A coming of age story told by Amy and Lan, two children whose journey from innocence to moving experience is shaped by their families' attempt at the pastoral dream on a farm, deep in the English countryside.
Jones’s sixth novel is a fabulous thing: vivid and funny, sometimes heart-rendingly sad. Like Frith, it positions itself as a retreat from the big bad modern world, a deliberate step-change after 2019’s moneyed state-of-Europe bestseller The Snakes. But again, like the farm, the setup is misleading. Jones’s fictional landscape is jam-packed, abundant, and her smallholding as thick with intrigue as the Borgias’ court ... Surfing a wave of children’s chatter, the book traces the commune’s history and gently exposes its faultlines ... Jones does a fine job of painting this dysfunctional utopia, held together with chicken wire and petty cash. But her novel works best as a kind of conjoined coming-of-age tale, flicking between Amy and Lan’s narration as they march from early childhood towards puberty ... The prose skips freely between the past and present tense. Amy and Lan’s voices are interchangeable, overlapping, like a vibrant Venn diagram, because they mostly see the world in the same way. But the book’s imperfections are all of a piece. I don’t think I’ve read another recent novel that better captures the pure sugar-rush of childhood; the sense of a life so exhilarating and ecstatic that it is almost too much to bear. There are cakes and champagne and that wheelie bin full of rats. Inevitably, too, there’ll be a flood of tears before bedtime.
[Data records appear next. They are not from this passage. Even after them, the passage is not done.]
File: src/rtl/hs32_prefetch_pkg.sv
`default_nettype none
// +----------------------------------------------------------------------+
// | hs32_prefetch_pkg : shared hs32 word constants, types and helpers     |
// | Revision: 1.0                                                         |
// +----------------------------------------------------------------------+
package hs32_prefetch_pkg;

  localparam int HS32_XLEN      = 32;
  localparam int HS32_INST_STEP = 4;

  typedef logic [HS32_XLEN-1:0] hs32_word_t;

  typedef struct packed {
    hs32_word_t pc;
    hs32_word_t inst;
  } hs32_fetch_t;

  function automatic hs32_word_t hs32_next_pc(input hs32_word_t pc);
    return pc + hs32_word_t'(HS32_INST_STEP);
  endfunction

endpackage
`default_nettype wire

File: src/rtl/hs32_prefetch_if.sv
`default_nettype none
// +----------------------------------------------------------------------+
// | hs32_prefetch_if : memory request/response and decode hand-off bus    |
// | Revision: 1.0                                                         |
// +----------------------------------------------------------------------+
interface hs32_prefetch_if import hs32_prefetch_pkg::*; ();

  hs32_word_t addr;
  logic       stbm;
  logic       stlm;
  logic       ackm;
  hs32_word_t dtr;
  hs32_word_t instd;
  hs32_word_t pcd;
  logic       reqd;
  logic       rdyd;
  hs32_word_t newpc;
  logic       flush;

  // master is the prefetcher; slave is the memory/decode environment
  modport master (
    output addr, stbm, instd, pcd, reqd,
    input  stlm, ackm, dtr, rdyd, newpc, flush
  );

  modport slave (
    input  addr, stbm, instd, pcd, reqd,
    output stlm, ackm, dtr, rdyd, newpc, flush
  );

endinterface
`default_nettype wire

File: src/rtl/hs32_sync_fifo.sv
`default_nettype none
// +----------------------------------------------------------------------+
// | hs32_sync_fifo : first-word-fall-through FIFO with synchronous clear  |
// | Revision: 1.0                                                         |
// +----------------------------------------------------------------------+
module hs32_sync_fifo #(
  parameter int DEPTH_LOG2 = 2,
  parameter int WIDTH      = 64
) (
  input  wire logic                  clk,
  input  wire logic                  reset,
  input  wire logic                  i_push,
  input  wire logic [WIDTH-1:0]      i_din,
  input  wire logic                  i_pop,
  input  wire logic                  i_clear,
  output logic      [WIDTH-1:0]      o_dout,
  output logic      [DEPTH_LOG2:0]   o_fill,
  output logic                       o_full
);

  localparam int                  CW      = DEPTH_LOG2 + 1;
  localparam logic [DEPTH_LOG2:0] c_DEPTH = CW'(1 << DEPTH_LOG2);

  logic [WIDTH-1:0]    r_mem [1 << DEPTH_LOG2];
  logic [DEPTH_LOG2:0] r_wptr;
  logic [DEPTH_LOG2:0] r_rptr;

  always_ff @(posedge clk or posedge reset) begin
    if (reset) begin
      r_wptr <= '0;
      r_rptr <= '0;
    end else if (i_clear) begin
      r_wptr <= '0;
      r_rptr <= '0;
    end else begin
      if (i_push) r_wptr <= r_wptr + CW'(1);
      if (i_pop)  r_rptr <= r_rptr + CW'(1);
    end
  end

  // storage is deliberately left out of reset; the head is ignored while empty
  always_ff @(posedge clk) begin
    if (i_push && !i_clear) r_mem[r_wptr[DEPTH_LOG2-1:0]] <= i_din;
  end

  assign o_fill = r_wptr - r_rptr;
  assign o_full = (o_fill == c_DEPTH);
  assign o_dout = r_mem[r_rptr[DEPTH_LOG2-1:0]];

endmodule
`default_nettype wire

File: src/rtl/hs32_prefetch.sv
`default_nettype none
// +----------------------------------------------------------------------+
// | hs32_prefetch : instruction prefetcher with pipelined memory issue,   |
// | in-order response queue and flush with late-ack discard              |
// | Revision: 1.0                                                         |
// +----------------------------------------------------------------------+
module hs32_prefetch import hs32_prefetch_pkg::*; #(
  parameter int         DEPTH_LOG2      = 2,
  parameter int         MAX_OUTSTANDING = 2,
  parameter hs32_word_t RESET_PC        = 32'h0000_0000
) (
  input wire logic         clk,
  input wire logic         reset,
  hs32_prefetch_if.master  bus
);

  localparam int CW      = DEPTH_LOG2 + 1;
  localparam int c_DEPTH = 1 << DEPTH_LOG2;

  hs32_word_t  r_ipc;
  hs32_word_t  r_rpc;
  logic [CW-1:0] r_outst;
  logic [CW-1:0] r_discard;
  logic        r_armed;

  logic [CW-1:0] w_fill;
  logic          w_full;
  logic [CW:0]   w_inflight;
  logic          w_issue;
  logic          w_accept;
  logic          w_keep;
  logic          w_reqd;
  logic          w_pop;
  logic [CW-1:0] w_acc_inc;
  logic [CW-1:0] w_ack_dec;
  hs32_fetch_t   w_push_entry;
  hs32_fetch_t   w_head;

  // every in-flight request already owns a FIFO slot, so pushes can never overflow
  assign w_inflight = {1'b0, w_fill} + {1'b0, r_outst};
  assign w_issue    = r_armed && !bus.flush
                      && (w_inflight < (CW+1)'(c_DEPTH))
                      && (r_outst < CW'(MAX_OUTSTANDING));
  assign w_accept   = w_issue && !bus.stlm;
  assign w_keep     = bus.ackm && (r_discard == '0) && !bus.flush;
  assign w_reqd     = (w_fill != '0);
  assign w_pop      = w_reqd && bus.rdyd && !bus.flush;
  assign w_acc_inc  = CW'(w_accept);
  assign w_ack_dec  = CW'(bus.ackm);

  assign w_push_entry = '{pc: r_rpc, inst: bus.dtr};

  hs32_sync_fifo #(
    .DEPTH_LOG2 (DEPTH_LOG2),
    .WIDTH      (2 * HS32_XLEN)
  ) u_fifo (
    .clk     (clk),
    .reset   (reset),
    .i_push  (w_keep),
    .i_din   (w_push_entry),
    .i_pop   (w_pop),
    .i_clear (bus.flush),
    .o_dout  (w_head),
    .o_fill  (w_fill),
    .o_full  (w_full)
  );

  always_ff @(posedge clk or posedge reset) begin
    if (reset) begin
      r_armed   <= 1'b0;
      r_ipc     <= RESET_PC;
      r_rpc     <= RESET_PC;
      r_outst   <= '0;
      r_discard <= '0;
    end else begin
      r_armed <= 1'b1;
      if (bus.flush) begin
        // an ack arriving with the flush is consumed here, not discarded later
        r_ipc     <= bus.newpc;
        r_rpc     <= bus.newpc;
        r_outst   <= r_outst - w_ack_dec;
        r_discard <= r_outst - w_ack_dec;
      end else begin
        if (w_accept) r_ipc <= hs32_next_pc(r_ipc);
        if (w_keep)   r_rpc <= hs32_next_pc(r_rpc);
        r_outst <= r_outst + w_acc_inc - w_ack_dec;
        if (bus.ackm && (r_discard != '0)) r_discard <= r_discard - CW'(1);
      end
    end
  end

  always_ff @(posedge clk) begin
    if (!reset) begin
      assert (!(bus.ackm && (r_discard == '0) && (r_outst == '0)));
      assert (!(w_keep && w_full));
    end
  end

  assign bus.addr  = r_ipc;
  assign bus.stbm  = w_issue;
  assign bus.reqd  = w_reqd;
  assign bus.instd = w_head.inst;
  assign bus.pcd   = w_head.pc;

endmodule
`default_nettype wire

File: src/flat_wrapper.sv
// flat-port wrapper written by rule: the top's interface ports become plain ports
module hs32_prefetch_flat import hs32_prefetch_pkg::*;
#(
  parameter int         DEPTH_LOG2      = 2,
  parameter int         MAX_OUTSTANDING = 2,
  parameter hs32_word_t RESET_PC        = 32'h0000_0000
)
  (clk, reset, bus_addr, bus_stbm, bus_instd, bus_pcd, bus_reqd, bus_stlm, bus_ackm, bus_dtr, bus_rdyd, bus_newpc, bus_flush);
  hs32_prefetch_if bus_i ();
  input wire logic clk;
  input wire logic reset;
  output wire logic [$bits(bus_i.addr)-1:0] bus_addr;
  output wire logic [$bits(bus_i.stbm)-1:0] bus_stbm;
  output wire logic [$bits(bus_i.instd)-1:0] bus_instd;
  output wire logic [$bits(bus_i.pcd)-1:0] bus_pcd;
  output wire logic [$bits(bus_i.reqd)-1:0] bus_reqd;
  input wire logic [$bits(bus_i.stlm)-1:0] bus_stlm;
  input wire logic [$bits(bus_i.ackm)-1:0] bus_ackm;
  input wire logic [$bits(bus_i.dtr)-1:0] bus_dtr;
  input wire logic [$bits(bus_i.rdyd)-1:0] bus_rdyd;
  input wire logic [$bits(bus_i.newpc)-1:0] bus_newpc;
  input wire logic [$bits(bus_i.flush)-1:0] bus_flush;
  assign bus_addr = bus_i.addr;
  assign bus_stbm = bus_i.stbm;
  assign bus_instd = bus_i.instd;
  assign bus_pcd = bus_i.pcd;
  assign bus_reqd = bus_i.reqd;
  assign bus_i.stlm = bus_stlm;
  assign bus_i.ackm = bus_ackm;
  assign bus_i.dtr = bus_dtr;
  assign bus_i.rdyd = bus_rdyd;
  assign bus_i.newpc = bus_newpc;
  assign bus_i.flush = bus_flush;
  hs32_prefetch #(.DEPTH_LOG2(DEPTH_LOG2), .MAX_OUTSTANDING(MAX_OUTSTANDING), .RESET_PC(RESET_PC)) u_core (.clk(clk), .reset(reset), .bus(bus_i));
endmodule
File: config.mk
export PLATFORM = sky130hd
export DESIGN_NAME = hs32_prefetch_flat
export DESIGN_NICKNAME = d
export VERILOG_FILES = /design/src/rtl/hs32_prefetch_pkg.sv /design/src/rtl/hs32_prefetch_if.sv /design/src/rtl/hs32_sync_fifo.sv /design/src/rtl/hs32_prefetch.sv /design/src/flat_wrapper.sv
export SDC_FILE = /design/constraint.sdc
export NUM_CORES = 1
export LEC_CHECK = 0
export BUFFER_PORTS_ARGS = -buffer_cell sky130_fd_sc_hd__buf_2
export CORE_ASPECT_RATIO = 1.5
export CORE_MARGIN = 3
export CORE_UTILIZATION = 58
export CTS_BUF_LIST = sky130_fd_sc_hd__clkbuf_16
export CTS_CLUSTER_DIAMETER = 30
export DETAILED_ROUTE_END_ITERATION = 7
export PLACE_DENSITY_LB_ADDON = 0.08
export SYNTH_ARGS = -nofsm -noshare
export SYNTH_HDL_FRONTEND = slang
export SYNTH_HIERARCHICAL = 1
export SYNTH_SLANG_ARGS = --single-unit
File: constraint.sdc
create_clock -name clk -period 5 [get_ports clk]
set_input_delay 1 -clock clk [delete_from_list [all_inputs] [get_ports clk]]
set_output_delay 1 -clock clk [all_outputs]
set_load 0.005 [all_outputs]
==> impl_metrics.tcl, run 1 <==
set metrics [dict create \
    status "complete, no violations" \
    cts_max_level 2 \
    worst_r2r_startpoint "u_core/u_fifo/r_rptr[0]" \
    grt_max_degree 67 \
    grt_pass1_wl_um 44000 \
    worstPathArrival_ns 3.21 \
    remaining_drc_errors 0 \
    rsz0062_at_grt "false" \
    dpl.hpwl_um 17500 \
    hold_viol 0 \
    yosysWarnings 6 \
    hold_buffers 0 \
    syn_area_sq_um 13700 \
    multi_input_area_sq_um 3800 \
    synthCells 814 \
    clock-sinks 333 \
    skew_ns 0.0179 \
    place.gp.congestion 0.876 \
    worst-path-stages 9 \
    cts_root_buf "clkbuf_16" \
    drtIter0Drc 512 \
    drv_cap 0 \
    setup_viol 0 \
    cts_made_buffers 43 \
    powerDensity_nw_per_um2 429 \
    area_growth_syn_to_layout_pct 19.0 \
    clockBufferDepth 3 \
    crit_required_ns 4.00 \
    initial_core_util 0.594 \
    irDropWorstVdd_v 0.000361 \
    drive_gt1_frac 0.333 \
    dr.pass1.iters 5 \
    routedWlPerCell_um 20.2 \
    tightest_slew_ns 0.961 \
    critical_path.startpoint_type "flop" \
    clock_power_share 0.437 \
    routed_wl_um 27500 \
    coreArea_sq_um 23100 \
    crit_fanout 30 \
    tns_ns 0 \
    die_w_um 132 \
    seq_area_sq_um 9620 \
    vias 7825 \
    clkLatencyLatePin_ns 0.53 \
    finalNetCount 1098 \
    crit_type "reg2out" \
    die_h_um 195 \
    setup.worst_path.start "u_core/u_fifo/r_rptr[0]" \
    endpoint_kind "output pin" \
    pwr-share-comb 0.097 \
    cpPeakStageDelay_ns 0.70 \
    grt_pass1_vias 8079 \
    synth_area_per_cell_sq_um 16.9 \
    postRouteAntennaNets 0 \
    swShare 0.242 \
    core.rowCount 68 \
    antenna_found_initial 0 \
    cts_resized 0 \
    fin_crit_sh 0.843 \
    cpMaxStageDelayCell "dfrtp_4" \
    leakagePower_nw 5.97 \
    dieArea_sq_um 25600 \
    min_period_ns 4.21 \
    maxSlewHeadroom 0.359 \
    antenna_cells 0 \
    fin_util 0.706 \
    crit_chain "ha_1 -> fa_1 -> xnor2_1 -> xnor2_1 -> ha_1 -> nor4_2 -> nand3_1 -> a31oi_1 -> buf_2" \
    synth_nets 903 \
    clkTransAtPathRegs_ns 0.05 \
    postCtsSetupBuffers 0 \
    path_delay_family "adder cells" \
    pwr-share-seq 0.466 \
    critPathBufInv 1 \
    hp-class "in2async" \
    power_switching_mw 1.70 \
    grt_overflow_total 0 \
    cts_tree "built" \
    r2r_cells 14 \
    intPower_mw 5.31 \
    ios 168 \
    final_max_slew_viol_count 0 \
    avgViaCountPerCell 5.76 \
    track_usage 0.218 \
    portBuffers 167 \
    fillers 1623 \
    max_freq_ghz 0.237 \
]
==> cell usage in the layout (no fill, tap or decap), drive strengths merged, types with 5 or more instances in the layout <==
master,instances
edfxtp,256
buf,180
dfrtp,77
mux4,64
nand2,55
inv,48
clkbuf,44
nand3,44
o21ai,43
xor2,28
nor2,24
nand4,19
ha,17
o211ai,14
xnor2,13
clkinv,10
a21oi,8
a31oi,8
o311ai,7
mux2,7
and3,7
nor3,7
and2,7
or3,6
nor4,6
nand2b,5
a21boi,5
==> layer usage <==
metal  vias to the layer above  part of all wire  track usage
met2                       242              0.52        0.380
met4                         0             0.027       0.0728
met3                        61             0.047       0.0324
li1                       3591                 -            -
met5                         -                 0            0
met1                      3931              0.40        0.284
==> metrics by stage <==
step / setup WS, ns / instance area [sq um] / power, mW / hold WS [ns] / std cells
after floorplan: 1.16 / 13700 / 3.76 / 0.476 / 814
after global routing: 0.501 / 16300 / 7.30 / 0.409 / 1359
final: 0.786 / 16300 / 7.01 / 0.407 / 1359
after detailed placement: 0.919 / 14900 / 4.01 / 0.524 / 1279
after CTS: 0.705 / 16300 / 7.08 / 0.396 / 1359
after global placement: 0.975 / 14900 / 4.00 / 0.501 / 1279
==> power groups by stage <==
stage | Sequential, mW | Clock (mW) | Combinational [mW]
finish | 3.26 | 3.06 | 0.681
CTS | 3.27 | 3.12 | 0.695
global placement | 3.32 | 0 | 0.683
detailed placement | 3.32 | 0 | 0.690
global route | 3.29 | 3.24 | 0.765
floorplan | 3.26 | 0 | 0.494
==> area by class of cell <==
class | count | area share
clock buffer | 44 | 0.0674
clock inverter | 36 | 0.0221
inverter | 29 | 0.00666
multi-input combinational | 422 | 0.233
sequential | 333 | 0.588
tap | 315 | 0.0241
timing repair buffer | 180 | 0.0586
==> state kept, by name, indices dropped and copies added (netlist names) <==
| register | cells |
|---|---|
| u_core/u_fifo/r_mem | 256 |
| u_core/bus.addr | 32 |
| u_core/r_rpc | 32 |
| u_core/r_discard | 3 |
| u_core/r_outst | 3 |
| u_core/u_fifo/r_rptr | 3 |
| u_core/u_fifo/r_wptr | 3 |
| u_core/r_armed | 1 |
==> worst reg2reg max path, cell delays in order, from the launching register on <==
cell and delay [ns]:
dfrtp_4 0.70, ha_1 0.31, fa_1 0.38, xnor2_1 0.18, xnor2_1 0.16, ha_1 0.27
nor4_2 0.29, and4_1 0.27, inv_2 0.19, ha_1 0.34, inv_1 0.04, ha_1 0.18
fa_1 0.38, xor2_1 0.16, o21ai_0 0.15
==> worst paths after layout <==
path | endpoint | slack [ns]
worst min register to register | u_core/u_fifo/r_mem[0][33] | 0.52
worst max-delay path | bus_stbm | 0.79
worst max register to register | u_core/r_outst[2] | 0.93
max in group asynchronous | u_core/bus.addr[19] | 3.42
worst min-delay path | u_core/u_fifo/r_rptr[2] | 0.41
min in group clk | u_core/u_fifo/r_mem[0][33] | 0.52
Power figures use the tool's default switching activity.
==> run 2, diff against run 1 <==
- CORE_UTILIZATION: 58 -> 52
- clock period: 5 -> 3.6 ns (I/O delays scaled with it)
==> impl_metrics.tcl, run 2 (same netlist as run 1, synthesis figures left out) <==
set metrics [dict create \
    final_cell_mix "edfxtp_1 (256), buf_2 (167), dfrtp_1 (75), mux4_2 (64), nand2_1 (55)" \
    hold_buffers 0 \
    maxSlewHeadroom 0.349 \
    crit_fanout 2 \
    skew_ns 0.0169 \
    worstPathArrival_ns 2.80 \
    swShare 0.247 \
    worst_r2r_startpoint "u_core/u_fifo/r_rptr[0]" \
    final_max_slew_viol_count 0 \
    cts_made_buffers 45 \
    pwr-share-seq 0.452 \
    place.gp.congestion 0.854 \
    vias 7740 \
    place_ws_ns 0.136 \
    place_inst 1304 \
    total_power_mw 9.98 \
    avgViaCountPerCell 5.58 \
    setup_slack_ns 0.0844 \
    final_common_cell "edfxtp_1" \
    coreArea_sq_um 25900 \
    rsz0062_at_grt "true" \
    tns_ns 0 \
    clockBufferDepth 3 \
    irDropWorstVdd_v 0.000501 \
    clock-sinks 333 \
    remaining_drc_errors 0 \
    clock_power_share 0.448 \
    drv_cap 0 \
    critical_path.startpoint_type "flop" \
    clkTransAtPathRegs_ns 0.06 \
    dpl_cell_area_sq_um 15000 \
    area_growth_syn_to_layout_pct 20.8 \
    antenna_cells 0 \
    tightest_slew_ns 0.977 \
    dr.pass1.iters 4 \
    postCtsSetupBuffers 0 \
    core.rowCount 72 \
    antenna_found_initial 0 \
    hold-worst-slack_ns 0.115 \
    grt_pass1_wl_um 44400 \
    drtIter0Drc 419 \
    powerDensity_nw_per_um2 601 \
    finalNetCount 1107 \
    instances_no_fill 1388 \
    pwr-share-comb 0.101 \
    leakagePower_nw 6.07 \
    routedWlPerCell_um 20.0 \
    r2r_slack_ns 0.23 \
    crit_type "reg2out" \
    die_w_um 139 \
    initial_core_util 0.530 \
    cts_root_buf "clkbuf_16" \
    cts_tree "built" \
    clkLatencyLatePin_ns 0.54 \
    grt_pass1_vias 8204 \
    largest_reg_flops 256 \
    intPower_mw 7.51 \
    max_freq_ghz 0.284 \
    fin_util 0.640 \
    min_period_ns 3.52 \
    track_usage 0.199 \
    cts_max_level 2 \
    ios 168 \
    dpl.hpwl_um 18000 \
    grt_overflow_total 0 \
    postRouteAntennaNets 0 \
    fin_crit_sh 0.977 \
    crit_required_ns 2.88 \
    status "complete, no violations" \
    endpoint_kind "output pin" \
    power_switching_mw 2.47 \
    grt_max_degree 67 \
    portBuffers 167 \
    dieArea_sq_um 28500 \
    drive_gt1_frac 0.344 \
    routed_wl_um 27700 \
    postLayoutCellArea_sq_um 16600 \
    hp-class "in2async" \
    setup.worst_path.start "u_core/u_fifo/r_rptr[0]" \
    setup_viol 0 \
    hold_viol 0 \
    die_h_um 205 \
]
## run 2: cell count changes in the layout (fill, tap and decap cells not counted), sizes merged
| cell | previous run | this run |
|---|---|---|
| bufinv | 4 | 3 |
| buf | 180 | 186 |
| inv | 48 | 54 |
| clkbuf | 44 | 48 |
| clkinv | 10 | 6 |
## run 2: area by class of cell
cell class / count / area, sq um
clock inverters: 37 / 388
well taps: 333 / 417
repair buffers: 187 / 1070
fillers: 1882 / 9340
multi-input cells: 422 / 3830
inverters: 29 / 109
clock buffers: 47 / 1180
flip-flops and latches: 333 / 9620
## run 2: path summary, 6_finish.rpt
| check | cells after the start | endpoint |
|---|---|---|
| setup / recovery | 9 | bus_stbm |
| hold / removal | 2 | u_core/u_fifo/r_rptr[2] |
| setup reg to reg | 14 | u_core/r_outst[2] |
| hold reg to reg | 0 | u_core/u_fifo/r_mem[3][33] |
| max in group asynchronous | 3 | u_core/bus.addr[14] |
| min in group clk | 1 | u_core/u_fifo/r_mem[3][31] |
## run 2: critical path, stage by stage (launching register included)
cell and delay [ns]:
dfrtp_4 0.47, ha_1 0.20, fa_2 0.36, xnor2_2 0.16, xnor2_2 0.15, ha_1 0.20
nor4_2 0.30, nand3_1 0.12, a31oi_1 0.17, buf_2 0.14
## run 2: routing by layer
metal	vias to the layer above	global-route usage	part of all wire
met5	-	0	0
met4	0	0.0668	0.025
met3	44	0.0385	0.049
met2	209	0.351	0.52
met1	3870	0.248	0.40
li1	3617	-	-
## run 2: what timing repair did
action                     in CTS  in global routing
setup endpoints to repair      22                 24
gates cloned                    0                  0
pin swaps                       3                  0
resized for setup               1                  4
## run 2: power by group through the flow
stage	combinational (mW)	clock, mW	sequential, mW
3_5_place_dp	1.02	0	4.58
6_report	1.01	4.46	4.51
3_3_place_gp	1.01	0	4.57
5_1_grt	1.14	4.74	4.53
4_1_cts	1.03	4.57	4.51
2_1_floorplan	0.686	0	4.53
Choosing to write in the present-tense voice of a young child is a gamble for any writer; the fine line between faux-naïf and implausibly knowing is tricky to walk, and it doesn’t always feel consistent in the early part of the book, when the narrative voices can at times sound a little too self-aware for their age. They become more convincing as the story progresses, and the children grow older and better able to interpret the behaviour of the adults around them. But the child’s-eye perspective allows Jones to examine the flaws in this Edenic experiment obliquely, through narrators who feel rather than comprehend the tensions between the adults ... a slow-burner, patiently and carefully building its world through the accumulation of everyday detail, documenting the ways in which living close to the land, with its seasonal shifts and proximity to birth and death, steels the children for the greater losses to come. Jones’s great skill is to switch the mood from elegiac to comic and back in the course of a single scene, making the shift appear seamless. This is a novel of quiet beauty, vividly evoking the magnitude of childhood loss and the capacity for hope.
Jones has managed to create the voices of two children which, for the most part, are compelling rather than grating. They may not always be distinct enough from each other, but the two children lead such overlapping lives, closer almost than siblings, that it could be argued that there is a kind of merging of their perspectives ... The pair are fairly oblivious to outside reality and their grasp on things reads authentically like children who have been raised with hazy hippie ideals ... The narrative meanders somewhat, but there are increasing notes of disquiet as the novel ratchets up, faultlines begin to appear ... Anyone familiar with Jones’s work will know that she is an emphatically unsentimental novelist and she doesn’t disappoint with this intermittently joyous but affecting portrait of childhood.